Incorporating translation dictionary during decoding

(Raymond) #1

Hi all, is there any way in OpenNMT to incorporate translation dictionary during decoding? This is useful e.g. for handling entity names. If the input tokens can be found in this dictionary, then their corresponding translation will be used definitely. I’m aware of the “-phrase_table” option in OpenNMT, but I thought it is applicable in OOV case only. In Moses, we can handle this by using XML markup, for reference: Just wondering if OpenNMT has support for similar features.


(jean.senellart) #2

Hi @raymondhs, getting the exact equivalent of Moses XML tag is hard for many reasons but there is multiple ways to do something equivalent with NMT. I will post a tutorial this week on this topic on the forum.

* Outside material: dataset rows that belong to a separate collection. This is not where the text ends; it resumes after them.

$ cat src/rtl/pc_flow_ctrl_if.sv
// Handshake and datapath bundle between the ALU side of the core and pc_flow_ctrl.
// The slave modport is the flow controller's view; the master modport drives it.
interface pc_flow_ctrl_if #(
   parameter int PW = 10,
   parameter int CW = 16
);
   logic          Start;
   logic [3:0]    instruction;
   logic [1:0]    compare_flag;
   logic          alu_carry;
   logic [PW-1:0] branch_target;
   logic [PW-1:0] pc;
   logic [1:0]    flag_q;
   logic          carry_q;
   logic          branch_taken;
   logic          done;
   logic [CW-1:0] cycle_count;

   modport master (
      output Start,
      output instruction,
      output compare_flag,
      output alu_carry,
      output branch_target,
      input  pc,
      input  flag_q,
      input  carry_q,
      input  branch_taken,
      input  done,
      input  cycle_count
   );

   modport slave (
      input  Start,
      input  instruction,
      input  compare_flag,
      input  alu_carry,
      input  branch_target,
      output pc,
      output flag_q,
      output carry_q,
      output branch_taken,
      output done,
      output cycle_count
   );
endinterface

Stay tuned!

(Terence Lewis) #3

Hi Raymond, We apply a custom dictionary to the source text before it is piped into the OpenNMT server. An example would be when we want to force, say the Dutch word “verbinding”, to be translated as “compound” rather than “connection”. This seems to work even if the forced translation is OOV in the source & target, and even works if the custom dictionary inserts a made-up verb form where an English sentence needs to be reordered, e.g. ik heb het systeem geboggld -> I have boggled the system. This approach works before rather than during decoding but it does allow us to “force” the translation of specialist terms which are out of domain in terms of our model.

(Raymond) #4

Thanks, look forward to the tutorial! :slight_smile:

(Raymond) #5

What exactly does it mean by “apply a custom dictionary to the source text”? Does it involve retraining the model?

(Terence Lewis) #6

No, it doesn’t. We created middleware to do various pre-processing and post-processing on NMT input and output. The process is:
client -> middleware (pre-processing input, inc. custom dictionary) -> ONMT server -> middleware (post-processing output) - > client.
The model is not retrained. I am quite surprised that these OOV’s (in relation to the model) are handled correctly (including being re-ordered) but the fact is they are.

(Raymond) #7

Hi Terence, thanks for the explanation. From my understanding, is it true that the input into OpenNMT server then may contain tokens from the target-side language, due to the application of this custom dictionary beforehand? Yes, it is interesting if the model still works well even after this preprocessing (since the model was not trained in this way).

(Terence Lewis) #8

Yes, that is the case. The predictions mostly contain well-formed English sentences. I have not tried this with other language pairs. My aim was purely to use OpenNMT in a workflow where the correctness of the translations of technical terms was paramount.

(Raymond) #9

Just wondering if the tutorial on this will come out soon? :slight_smile:

(jean.senellart) #10

yes… sorry still on my todo list and I have a first draft, but a bit behind everything with the workshop preparation.